Which lines below hold the word "cell"? Report each one.

=== Begin Enclosure ===

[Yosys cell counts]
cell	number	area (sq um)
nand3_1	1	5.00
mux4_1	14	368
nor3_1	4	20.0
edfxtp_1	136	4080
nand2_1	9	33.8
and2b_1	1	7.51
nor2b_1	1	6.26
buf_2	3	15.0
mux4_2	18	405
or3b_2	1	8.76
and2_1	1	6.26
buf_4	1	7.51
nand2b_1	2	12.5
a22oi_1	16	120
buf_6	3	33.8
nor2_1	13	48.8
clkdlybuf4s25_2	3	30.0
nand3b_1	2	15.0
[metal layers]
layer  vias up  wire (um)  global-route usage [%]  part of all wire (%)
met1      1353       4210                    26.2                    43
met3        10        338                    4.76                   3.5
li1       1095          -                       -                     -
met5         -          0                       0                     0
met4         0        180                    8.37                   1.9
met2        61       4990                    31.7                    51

=== End Enclosure ===

* Problem solution *
[Yosys cell counts]
cell	number	area (sq um)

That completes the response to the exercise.